%%

==> src/hdl/ctd_pkg.sv <==
// Shared types and constants for the chunked transfer decoder.
// Holds the byte class record passed from the front end to the back end.
// No dependencies.
package ctd_pkg;

  // Default limits
  localparam int unsigned MaxLineDef   = 16;
  localparam int unsigned FifoDepthDef = 4;

  // Characters of interest
  localparam logic [7:0] ChrLf = 8'h0A;
  localparam logic [7:0] ChrCr = 8'h0D;

  // Result kind codes
  localparam logic [2:0] KindData    = 3'd0;
  localparam logic [2:0] KindEnd     = 3'd1;
  localparam logic [2:0] KindEmpty   = 3'd2;
  localparam logic [2:0] KindLong    = 3'd3;
  localparam logic [2:0] KindTrailer = 3'd4;

  // Classified input byte
  typedef struct packed {
    logic [7:0] data;
    logic       is_lf;
    logic       is_cr;
    logic       is_blank;
    logic       is_hex;
    logic [3:0] hex_val;
  } class_t;

  // Queue status between the queue and its consumer
  typedef struct packed {
    logic   valid;
    class_t item;
  } q_head_t;

endpackage

==> src/hdl/ctd_front.sv <==
// Front end of the chunked transfer decoder: input beat handshake and
// byte classification (LF, CR, blank, hex digit). Uses ctd_pkg.
module ctd_front import ctd_pkg::*; (
  input  logic       s_axis_tvalid_i,
  output logic       s_axis_tready_o,
  input  logic [7:0] s_axis_tdata_i,   // [7:0] in_byte
  input  logic       q_full_i,
  output logic       q_push_o,
  output class_t     q_item_o
);

  logic [7:0] c;
  assign c = s_axis_tdata_i;

  // Take a beat whenever the queue has room
  assign s_axis_tready_o = !q_full_i;
  assign q_push_o        = s_axis_tvalid_i && !q_full_i;

  // Classify the byte
  always_comb begin
    q_item_o          = '0;
    q_item_o.data     = c;
    q_item_o.is_lf    = (c == ChrLf);
    q_item_o.is_cr    = (c == ChrCr);
    q_item_o.is_blank = (c == 8'h20) || (c == 8'h09) || (c == 8'h0B) ||
                        (c == 8'h0C) || (c == ChrCr);
    if (c >= 8'h30 && c <= 8'h39) begin
      q_item_o.is_hex  = 1'b1;
      q_item_o.hex_val = c[3:0];
    end else if ((c >= 8'h61 && c <= 8'h66) || (c >= 8'h41 && c <= 8'h46)) begin
      q_item_o.is_hex  = 1'b1;
      q_item_o.hex_val = c[3:0] + 4'd9;
    end
  end

endmodule

==> src/hdl/ctd_fifo.sv <==
// Short register queue between the front and back ends of the decoder.
// Carries classified bytes; uses ctd_pkg.
module ctd_fifo import ctd_pkg::*; #(
  parameter int unsigned Depth = FifoDepthDef
) (
  input  logic    clk_i,
  input  logic    rst_ni,
  input  logic    push_i,
  input  class_t  push_item_i,
  output logic    full_o,
  input  logic    pop_i,
  output q_head_t head_o
);

  localparam int unsigned PtrW = (Depth > 1) ? $clog2(Depth) : 1;
  localparam int unsigned CntW = $clog2(Depth + 1);

  class_t            mem_q [Depth];
  logic [PtrW-1:0]   wr_ptr_q, wr_ptr_d, rd_ptr_q, rd_ptr_d;
  logic [CntW-1:0]   cnt_q, cnt_d;
  logic              do_push, do_pop;

  assign full_o       = (cnt_q == CntW'(Depth));
  assign head_o.valid = (cnt_q != '0);
  assign head_o.item  = mem_q[rd_ptr_q];
  assign do_push      = push_i && !full_o;
  assign do_pop       = pop_i && head_o.valid;

  // Pointer and count update
  always_comb begin
    wr_ptr_d = wr_ptr_q;
    rd_ptr_d = rd_ptr_q;
    cnt_d    = cnt_q;
    if (do_push) begin
      wr_ptr_d = (wr_ptr_q == PtrW'(Depth - 1)) ? '0 : wr_ptr_q + 1'b1;
    end
    if (do_pop) begin
      rd_ptr_d = (rd_ptr_q == PtrW'(Depth - 1)) ? '0 : rd_ptr_q + 1'b1;
    end
    if (do_push && !do_pop) begin
      cnt_d = cnt_q + 1'b1;
    end else if (do_pop && !do_push) begin
      cnt_d = cnt_q - 1'b1;
    end
  end

  always_ff @(posedge clk_i or negedge rst_ni) begin
    if (!rst_ni) begin
      wr_ptr_q <= '0;
      rd_ptr_q <= '0;
      cnt_q    <= '0;
    end else begin
      wr_ptr_q <= wr_ptr_d;
      rd_ptr_q <= rd_ptr_d;
      cnt_q    <= cnt_d;
    end
  end

  // Storage, no reset needed
  always_ff @(posedge clk_i) begin
    if (do_push) begin
      mem_q[wr_ptr_q] <= push_item_i;
    end
  end

endmodule

==> src/hdl/ctd_back.sv <==
// Back end of the chunked transfer decoder: size line parser, chunk and
// trailer tracking, and the registered result beat. Uses ctd_pkg.
module ctd_back import ctd_pkg::*; #(
  parameter int unsigned MaxLine = MaxLineDef
) (
  input  logic        clk_i,
  input  logic        rst_ni,
  input  q_head_t     head_i,
  output logic        pop_o,
  output logic        m_axis_tvalid_o,
  input  logic        m_axis_tready_i,
  output logic [39:0] m_axis_tdata_o,  // [7:0] out_byte, [39:8] payload_count
  output logic [2:0]  m_axis_tuser_o   // [2:0] kind
);

  localparam int unsigned LenW = $clog2(MaxLine);

  typedef enum logic [5:0] {
    PhLine   = 6'b000001,
    PhData   = 6'b000010,
    PhTr1    = 6'b000100,
    PhTr2    = 6'b001000,
    PhTr2Bad = 6'b010000,
    PhHalt   = 6'b100000
  } phase_e;

  phase_e          phase_q, phase_d;
  logic [31:0]     remain_q, remain_d;
  logic [LenW-1:0] len_q, len_d;
  class_t          held_q, held_d;
  logic            held_vld_q, held_vld_d;
  logic            dig_done_q, dig_done_d;
  logic            dig_start_q, dig_start_d;
  logic [31:0]     dcnt_q, dcnt_d;

  logic            out_vld_q, out_vld_d;
  logic [7:0]      out_byte_q, out_byte_d;
  logic [2:0]      out_kind_q, out_kind_d;
  logic [31:0]     out_cnt_q, out_cnt_d;

  class_t          c;
  logic            emit;
  logic [2:0]      emit_kind;
  logic            acc_en;

  assign c     = head_i.item;
  assign pop_o = head_i.valid && (!out_vld_q || m_axis_tready_i);

  // Parser step for one popped byte
  always_comb begin
    phase_d     = phase_q;
    remain_d    = remain_q;
    len_d       = len_q;
    held_d      = held_q;
    held_vld_d  = held_vld_q;
    dig_done_d  = dig_done_q;
    dig_start_d = dig_start_q;
    dcnt_d      = dcnt_q;
    emit        = 1'b0;
    emit_kind   = KindData;
    acc_en      = 1'b0;
    if (pop_o) begin
      case (phase_q)
        PhLine: begin
          if (c.is_lf) begin
            if (len_q == '0) begin
              emit = 1'b1; emit_kind = KindEmpty; phase_d = PhHalt;
            end else if (remain_q == '0) begin
              emit = 1'b1; emit_kind = KindEnd; phase_d = PhHalt;
            end else begin
              phase_d     = PhData;
              len_d       = '0;
              held_vld_d  = 1'b0;
              held_d      = '0;
              dig_done_d  = 1'b0;
              dig_start_d = 1'b0;
            end
          end else if (len_q >= LenW'(MaxLine - 1)) begin
            emit = 1'b1; emit_kind = KindLong; phase_d = PhHalt;
          end else begin
            // Scan the byte held back one step
            if (held_vld_q && !dig_done_q) begin
              if (!dig_start_q) begin
                if (!held_q.is_blank) begin
                  if (!held_q.is_hex) begin
                    dig_done_d = 1'b1;
                  end else begin
                    dig_start_d = 1'b1;
                    acc_en      = 1'b1;
                  end
                end
              end else if (!held_q.is_hex) begin
                dig_done_d = 1'b1;
              end else begin
                acc_en = 1'b1;
              end
            end
            if (acc_en) begin
              remain_d = (remain_q[31:28] != 4'd0) ? 32'hFFFF_FFFF
                                                    : {remain_q[27:0], held_q.hex_val};
            end
            held_d     = c;
            held_vld_d = 1'b1;
            len_d      = len_q + 1'b1;
          end
        end
        PhData: begin
          dcnt_d   = dcnt_q + 32'd1;
          remain_d = remain_q - 32'd1;
          emit     = 1'b1;
          if (remain_q == 32'd1) begin
            phase_d = PhTr1;
          end
        end
        PhTr1: begin
          phase_d = c.is_cr ? PhTr2 : PhTr2Bad;
        end
        PhTr2: begin
          if (!c.is_lf) begin
            emit = 1'b1; emit_kind = KindTrailer; phase_d = PhHalt;
          end else begin
            phase_d     = PhLine;
            remain_d    = '0;
            len_d       = '0;
            held_d      = '0;
            held_vld_d  = 1'b0;
            dig_done_d  = 1'b0;
            dig_start_d = 1'b0;
          end
        end
        PhTr2Bad: begin
          emit = 1'b1; emit_kind = KindTrailer; phase_d = PhHalt;
        end
        default: begin
          phase_d = PhHalt;
        end
      endcase
    end
  end

  // Output register
  always_comb begin
    out_vld_d  = out_vld_q && !m_axis_tready_i;
    out_byte_d = out_byte_q;
    out_kind_d = out_kind_q;
    out_cnt_d  = out_cnt_q;
    if (emit) begin
      out_vld_d  = 1'b1;
      out_byte_d = (emit_kind == KindData) ? c.data : 8'd0;
      out_kind_d = emit_kind;
      out_cnt_d  = dcnt_d;
    end
  end

  always_ff @(posedge clk_i or negedge rst_ni) begin
    if (!rst_ni) begin
      phase_q     <= PhLine;
      remain_q    <= '0;
      len_q       <= '0;
      held_q      <= '0;
      held_vld_q  <= 1'b0;
      dig_done_q  <= 1'b0;
      dig_start_q <= 1'b0;
      dcnt_q      <= '0;
      out_vld_q   <= 1'b0;
    end else begin
      phase_q     <= phase_d;
      remain_q    <= remain_d;
      len_q       <= len_d;
      held_q      <= held_d;
      held_vld_q  <= held_vld_d;
      dig_done_q  <= dig_done_d;
      dig_start_q <= dig_start_d;
      dcnt_q      <= dcnt_d;
      out_vld_q   <= out_vld_d;
    end
  end

  // Result payload, no reset needed
  always_ff @(posedge clk_i) begin
    out_byte_q <= out_byte_d;
    out_kind_q <= out_kind_d;
    out_cnt_q  <= out_cnt_d;
  end

  assign m_axis_tvalid_o = out_vld_q;
  assign m_axis_tdata_o  = {out_cnt_q, out_byte_q};
  assign m_axis_tuser_o  = out_kind_q;

endmodule

==> src/hdl/chunked_transfer_decoder_core.sv <==
// Chunked transfer decoder, top level: one raw body byte per input beat.
// Throughput: one byte per cycle while the queue has room; the parser retires
// one byte a cycle while its output beat is empty or taken. Path: the front/back
// queue (FifoDepth entries), then the parser and its registered result beat.
// Reset: asynchronous, active low; clears parser state, queue and output valid.
// Depends on ctd_pkg, ctd_front, ctd_fifo and ctd_back.
module chunked_transfer_decoder_core import ctd_pkg::*; #(
  parameter int unsigned MaxLine   = MaxLineDef,
  parameter int unsigned FifoDepth = FifoDepthDef
) (
  input  logic        clk_i,
  input  logic        rst_ni,
  input  logic        s_axis_tvalid_i,
  output logic        s_axis_tready_o,
  input  logic [7:0]  s_axis_tdata_i,   // [7:0] in_byte
  output logic        m_axis_tvalid_o,
  input  logic        m_axis_tready_i,
  output logic [39:0] m_axis_tdata_o,   // [7:0] out_byte, [39:8] payload_count
  output logic [2:0]  m_axis_tuser_o    // [2:0] kind
);

  logic    q_full, q_push, q_pop;
  class_t  q_item;
  q_head_t q_head;

  // Handshake and classification
  ctd_front u_front (
    .s_axis_tvalid_i (s_axis_tvalid_i),
    .s_axis_tready_o (s_axis_tready_o),
    .s_axis_tdata_i  (s_axis_tdata_i),
    .q_full_i        (q_full),
    .q_push_o        (q_push),
    .q_item_o        (q_item)
  );

  // Decoupling queue
  ctd_fifo #(
    .Depth (FifoDepth)
  ) u_fifo (
    .clk_i       (clk_i),
    .rst_ni      (rst_ni),
    .push_i      (q_push),
    .push_item_i (q_item),
    .full_o      (q_full),
    .pop_i       (q_pop),
    .head_o      (q_head)
  );

  // Parser and result register
  ctd_back #(
    .MaxLine (MaxLine)
  ) u_back (
    .clk_i           (clk_i),
    .rst_ni          (rst_ni),
    .head_i          (q_head),
    .pop_o           (q_pop),
    .m_axis_tvalid_o (m_axis_tvalid_o),
    .m_axis_tready_i (m_axis_tready_i),
    .m_axis_tdata_o  (m_axis_tdata_o),
    .m_axis_tuser_o  (m_axis_tuser_o)
  );

endmodule
==> config.mk <==
export PLATFORM = sky130hd
export DESIGN_NAME = chunked_transfer_decoder_core
export DESIGN_NICKNAME = d
export VERILOG_FILES = /design/src/hdl/ctd_pkg.sv /design/src/hdl/ctd_front.sv /design/src/hdl/ctd_fifo.sv /design/src/hdl/ctd_back.sv /design/src/hdl/chunked_transfer_decoder_core.sv
export SDC_FILE = /design/constraint.sdc
export NUM_CORES = 1
export LEC_CHECK = 0
export ABC_AREA = 1
export BUFFER_PORTS_ARGS = -buffer_cell sky130_fd_sc_hd__buf_2
export CORE_MARGIN = 3
export CORE_UTILIZATION = 65
export DETAILED_ROUTE_END_ITERATION = 10
export PLACE_DENSITY = 0.84
export SYNTH_ARGS = -nofsm -noshare
export SYNTH_HDL_FRONTEND = slang
export SYNTH_SLANG_ARGS = --single-unit
==> constraint.sdc <==
create_clock -name clk_i -period 4.45 [get_ports clk_i]
set_clock_uncertainty 0.2 [all_clocks]
set_input_delay 0.89 -clock clk_i [delete_from_list [all_inputs] [get_ports clk_i]]
set_output_delay 0.89 -clock clk_i [all_outputs]
set_load 0.02 [all_outputs]
# == After elaboration in Yosys (flattened, before gate mapping) ==
# Memories as Yosys holds them, arrays and structs flattened.
# Cells that the tools add are included.
# word_totals
ff_bits,134
latch_bits,0
mem_bits_rw,64
mem_bits_ro,0
output_inout_bits,45
word_cells,173
n_memories,1
# classes
n_addsub,8
n_mul,0
div_mod_pow,0
magnitude_cmp,7
n_eq_ne,26
shifts,0
n_mux,77
bitwise,0
n_reduce_logical,37
# memory_table
memory,depth,width,read_ports,rd_clocked_by_memory_dff,wr,line,source
u_fifo.mem_q,4,16,1,0,1,ctd_fifo.sv:18,class_t mem_q [Depth];
# ops
op,n
32-bit 2-to-1 mux,7
32-bit one-hot mux with 3 select lines,1
6-bit 2-to-1 mux,11
8-bit by 4-bit == test with 1-bit output (second input constant),5
1-bit 2-to-1 mux,33
32-bit by 1-bit adder with 32-bit output (second input constant),1
32-bit by 1-bit == test with 1-bit output (second input constant),1
32-bit zero test,1
32-bit by 1-bit subtractor with 32-bit output (second input constant),1
6-bit one-hot mux with 4 select lines,1
4-bit 2-to-1 mux,5
3-bit 2-to-1 mux,6
8-bit by 7-bit >= comparator with 1-bit output (second input constant),2
8-bit by 7-bit less-or-equal comparator with 1-bit output (second input constant),2
5-bit 2-to-1 mux,3
6-bit one-hot mux with 2 select lines,1
6-bit AND reduction,2
1-bit logical AND,11
3-bit one-hot mux with 3 select lines,1
8-bit by 6-bit == test with 1-bit output (second input constant),1
8-bit by 6-bit >= comparator with 1-bit output (second input constant),1
8-bit by 6-bit less-or-equal comparator with 1-bit output (second input constant),1
4-bit one-hot mux with 2 select lines,1
8-bit AND reduction,1
other kinds (32),55

# == Logic depth before layout (Yosys ltp) ==
# Gate-level depths: netlist (run 1).
# depth
depth_word,12
ltp_mapped,13
depth_no_buf,12

# == By module ==
# From an unflattened synthesis (run 1), not the netlist that was laid out.
# hier_totals
hier_cells,1217
hier_area_um2,10781.6
# by_module_without_submodules
mod,n_inst,cells_each,area_each_um2,seq_area_each_um2
ctd_back,1,903,7183.1,3394.5
ctd_fifo,1,246,3239.4,2097.0
ctd_front,1,68,359.1,0.0

# == Worst setup path before layout (run 1) ==
# No wires, ideal clock.
# synth_timing
path_kind,input-to-reg
from,in m_axis_tready_i
to,reg u_back.out_kind_q[0] (netlist: u_back.m_axis_tuser_o[0]) (enable)
setup_ns,0.397
arrival_ns,2.508
path_slack_ns,1.344
path_stages,8
path_cell_list,nor2_1 > inv_1 > nand2_1 > inv_1 > buf_2 > buf_1 > nand2_1 > inv_1
# synth_between
elab_chain_cells,3
# synth_rtl
element,line,source
start: declaration,chunked_transfer_decoder_core.sv:17,"input logic m_axis_tready_i,"
1-bit logical OR,ctd_back.sv:47,assign pop_o = head_i.valid && (!out_vld_q || m_axis_tready_i);
1-bit logical AND,ctd_back.sv:47,
1-bit 2-to-1 mux,ctd_back.sv:62,if (pop_o) begin
via u_back.emit,ctd_back.sv:42,logic emit;
end signal: assignment,ctd_back.sv:182,out_kind_q <= out_kind_d;
end: declaration,ctd_back.sv:38,"logic [2:0] out_kind_q, out_kind_d;"
# The timed path passes the listed nets, and every way through them passes these cells.
# A chain may end at the register's enable or synchronous reset.

# == Final worst setup path (run 1) ==
# layout_timing
from,reg u_fifo.rd_ptr_q[0]
to,reg u_back.out_cnt_q[20] (enable)
# layout_between
elab_chain_cells,4
word_cells_on_any_way,5
classes_between,4 x mux; 1 x memory
# layout_rtl
element,line,source
start: declaration,ctd_fifo.sv:19,"logic [PtrW-1:0] wr_ptr_q, wr_ptr_d, rd_ptr_q, rd_ptr_d;"
start signal: assignment,ctd_fifo.sv:54,rd_ptr_q <= rd_ptr_d;
memory read 4 x 16 bit *,n/a,
1-bit 2-to-1 mux (on tied branches),"ctd_back.sv:119, ctd_back.sv:65",
1-bit one-hot mux with 3 select lines *,ctd_back.sv:63,case (phase_q)
1-bit 2-to-1 mux *,ctd_back.sv:62,
via u_back.emit,ctd_back.sv:42,
end signal: assignment,ctd_back.sv:183,out_cnt_q <= out_cnt_d;
end: declaration,ctd_back.sv:39,"logic [31:0] out_cnt_q, out_cnt_d;"
# The timed path passes the listed nets; every way through them passes the cells marked *.

==> impl_results.md, run 1 <==
* Critical path arrival at a little over 3 ns
* PD cells at around 450 nW/µm²
* Max Slew Vio Count at 0
* Vias at between 8,000 and 9,000
* Post-route worst setup slack at between 1 and 1.5 ns
* Final WL at 21,900 µm
* I/O pin count at 57
* Antenna-violating nets left at 0
* Fin Setup TNS at 0 ns
* Fraction of registers with async set/reset at 46.0%
* Die Ht at approximately 130 µm
* Int Pwr at around 3.4 mW
* Utilization after layout at about 74%
* Post-Syn Instances at around 1,200
* Combinational power share at a little under a quarter
* Final Critical Period at roughly 3.2 ns
* Ys flop type: edfxtp_1
* GR Overflow Total at 0
* Clk sinks at around 200
* Final RePlAce weighted congestion at between 0.9 and 1
* DR WL/cell at 15.0 µm
* Antenna fix cells at 0
* Initial cell density of the core at about two thirds
* HP Class: reg2reg
* Final Hold Viols at 0
* Worst-skew pair later-pin latency at between 0.4 and 0.5 ns
* Die X at between 100 and 150 µm
* Synth top area cells: edfxtp_1, dfrtp_1, nand2_1, nor2_1, o21ai_0
* Iteration-0 DRC count of the detailed router at 707
* Net Sw Frac at 33.8%
* Part of the power in registers at between 40 and 50%
* GRT busiest layer: met2
* Drt pass-1 iters at 6
* Worst-path clk slew at roughly 0.070 ns
* Num CTS Buffers at 17
* Critical path fanouts, max at between 40 and 50
* Htree depth at 4
* Yosys top cell area share at 31.5%
* TritonCTS clock tree: built
* Yosys reg bits at 198
* Placeable Area at around 15,000 µm²
* Synth unique cells at 44
* Met3 Track Usage GR at between 5 and 6%
* Syn Area/Cell at 8.59 µm²
* Root Buffer: clkbuf_16
* CTS hold repair buffers at 0
* GR Util All Layers at approximately a quarter
* Highest clock rate at roughly 310 MHz
* First-pass GRT wire length at ~36,000 µm
* Layout Nets at about 1,300
* HPWL after detailed placement at ~15,000 µm
* CP Capture Type: flip-flop
* RSZ-0062 raised after global routing: no
* CTS Buffer Depth at 2
* DRC Markers at 0
* Psw at about 1.7 mW
* Post-synth EDFFs at 107
* Die area at 17,200 µm²
* GRT met2 Usage at between 40% and 50%
* Setup crit start kind: flip-flop
* Tot Pwr at 5.11 mW
* Layout area overhead at 10.1%
* Setup CP Type: reg2reg
* Post-CTS sizing at 0
* Fin crit share at a little under three quarters
* Largest net degree at the start of global routing at 68
* Outcome: complete, no violations
* Setup bufs post-CTS at 0
* Largest area contributor in the netlist: edfxtp_1
* Row cnt at 45
* Clock Power Share at 29.9%
* Tightest Pin Transition at about 0.95 ns
* M1 GR Usage at between 30% and 40%
* Most frequent cell after synthesis: nand2_1
* Req. time, crit path at 4.31 ns
* Leakage power at between 5 and 6 nW
* Max cap viols at 0
* Number of global-route vias before repair at roughly 7,400
* Post-Syn Nets at ~1,200
* Max VDD drop at 0.379 mV
* Vias per Instance at roughly 5.6
* Seq/Total Area, Yosys at a little over half
* Slew margin rel. at about 36%
* Layout cells sized above 1 at a little under an eighth
* Top cells by count, synth: nand2_1, nor2_1, edfxtp_1
* Yosys warnings at 0
* Synthesized cell area at 10,200 µm²
* Final Setup Violations at 0
* Initial antenna violation count at 0
* I/O Buffers at 56
* Hold WS at 0.276 ns
* Worst slack, placed at 1.17 ns
==> state kept, by name, indices dropped and copies added, names as in the netlist <==
signal                  cells
u_back.m_axis_tuser_o       3
u_back.dig_start_q          1
u_back.out_byte_q           8
u_back.dcnt_q              32
u_back.out_cnt_q           32
u_back.phase_q              6
u_back.held_vld_q           1
u_fifo.cnt_q                3
u_fifo.wr_ptr_q             2
u_back.held_q               6
u_back.dig_done_q           1
u_back.m_axis_tvalid_o      1
u_fifo.rd_ptr_q             2
u_back.remain_q            32
u_back.len_q                4
u_fifo.mem_q               64
==> cell type report <==
cell class,instances,area (µm²)
tap,211,264
clock buffer,19,433
clock inverter,13,153
multi-input combinational,844,4120
sequential,198,5490
inverter,115,434
fill,1099,4020
timing repair buffer,65,350
==> per-stage QoR <==
stage | area (µm²) | cells
6_report | 11200 | 1465
2_1_floorplan | 10200 | 1189
5_1_grt | 11200 | 1465
3_5_place_dp | 10700 | 1433
4_1_cts | 11200 | 1465
3_3_place_gp | 10700 | 1433
==> layout by cell type (no fill, tap or decap), types with 2 or more instances in the layout <==
| cell | synthesis | layout |
|---|---|---|
| buf_2 | 10 | 55 |
| nor2_2 | 8 | 9 |
| nand3_1 | 54 | 54 |
| a32o_1 | 8 | 8 |
| o31ai_1 | 2 | 2 |
| xnor2_1 | 13 | 13 |
| nand3b_1 | 6 | 6 |
| inv_8 | 0 | 3 |
| inv_2 | 8 | 9 |
| nand2_1 | 378 | 378 |
| inv_1 | 106 | 105 |
| nor2_4 | 10 | 10 |
| xor2_1 | 18 | 18 |
| nor4_1 | 6 | 6 |
| ha_1 | 15 | 15 |
| nand3_2 | 6 | 6 |
| o21ai_1 | 7 | 7 |
| nand2_2 | 9 | 9 |
| a21oi_1 | 16 | 16 |
| clkbuf_16 | 0 | 17 |
| a31oi_1 | 6 | 6 |
| o22ai_1 | 8 | 8 |
| nand2_4 | 2 | 2 |
| edfxtp_1 | 107 | 107 |
| buf_4 | 3 | 10 |
| clkbuf_1 | 13 | 2 |
| nor2_1 | 133 | 132 |
| nand4_1 | 14 | 14 |
| o21ai_0 | 96 | 96 |
| or2_2 | 3 | 3 |
| dfrtp_1 | 90 | 90 |
| nand4_2 | 3 | 3 |
| inv_6 | 0 | 4 |
| nor3_1 | 15 | 15 |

%%

:: Your instructions ::
The required answer is the exact run of lines above starting at the line with "# synth_rtl" and ending at the line with "about two thirds", with both ends present.

:: Task response ::
# synth_rtl
element,line,source
start: declaration,chunked_transfer_decoder_core.sv:17,"input logic m_axis_tready_i,"
1-bit logical OR,ctd_back.sv:47,assign pop_o = head_i.valid && (!out_vld_q || m_axis_tready_i);
1-bit logical AND,ctd_back.sv:47,
1-bit 2-to-1 mux,ctd_back.sv:62,if (pop_o) begin
via u_back.emit,ctd_back.sv:42,logic emit;
end signal: assignment,ctd_back.sv:182,out_kind_q <= out_kind_d;
end: declaration,ctd_back.sv:38,"logic [2:0] out_kind_q, out_kind_d;"
# The timed path passes the listed nets, and every way through them passes these cells.
# A chain may end at the register's enable or synchronous reset.

# == Final worst setup path (run 1) ==
# layout_timing
from,reg u_fifo.rd_ptr_q[0]
to,reg u_back.out_cnt_q[20] (enable)
# layout_between
elab_chain_cells,4
word_cells_on_any_way,5
classes_between,4 x mux; 1 x memory
# layout_rtl
element,line,source
start: declaration,ctd_fifo.sv:19,"logic [PtrW-1:0] wr_ptr_q, wr_ptr_d, rd_ptr_q, rd_ptr_d;"
start signal: assignment,ctd_fifo.sv:54,rd_ptr_q <= rd_ptr_d;
memory read 4 x 16 bit *,n/a,
1-bit 2-to-1 mux (on tied branches),"ctd_back.sv:119, ctd_back.sv:65",
1-bit one-hot mux with 3 select lines *,ctd_back.sv:63,case (phase_q)
1-bit 2-to-1 mux *,ctd_back.sv:62,
via u_back.emit,ctd_back.sv:42,
end signal: assignment,ctd_back.sv:183,out_cnt_q <= out_cnt_d;
end: declaration,ctd_back.sv:39,"logic [31:0] out_cnt_q, out_cnt_d;"
# The timed path passes the listed nets; every way through them passes the cells marked *.

==> impl_results.md, run 1 <==
* Critical path arrival at a little over 3 ns
* PD cells at around 450 nW/µm²
* Max Slew Vio Count at 0
* Vias at between 8,000 and 9,000
* Post-route worst setup slack at between 1 and 1.5 ns
* Final WL at 21,900 µm
* I/O pin count at 57
* Antenna-violating nets left at 0
* Fin Setup TNS at 0 ns
* Fraction of registers with async set/reset at 46.0%
* Die Ht at approximately 130 µm
* Int Pwr at around 3.4 mW
* Utilization after layout at about 74%
* Post-Syn Instances at around 1,200
* Combinational power share at a little under a quarter
* Final Critical Period at roughly 3.2 ns
* Ys flop type: edfxtp_1
* GR Overflow Total at 0
* Clk sinks at around 200
* Final RePlAce weighted congestion at between 0.9 and 1
* DR WL/cell at 15.0 µm
* Antenna fix cells at 0
* Initial cell density of the core at about two thirds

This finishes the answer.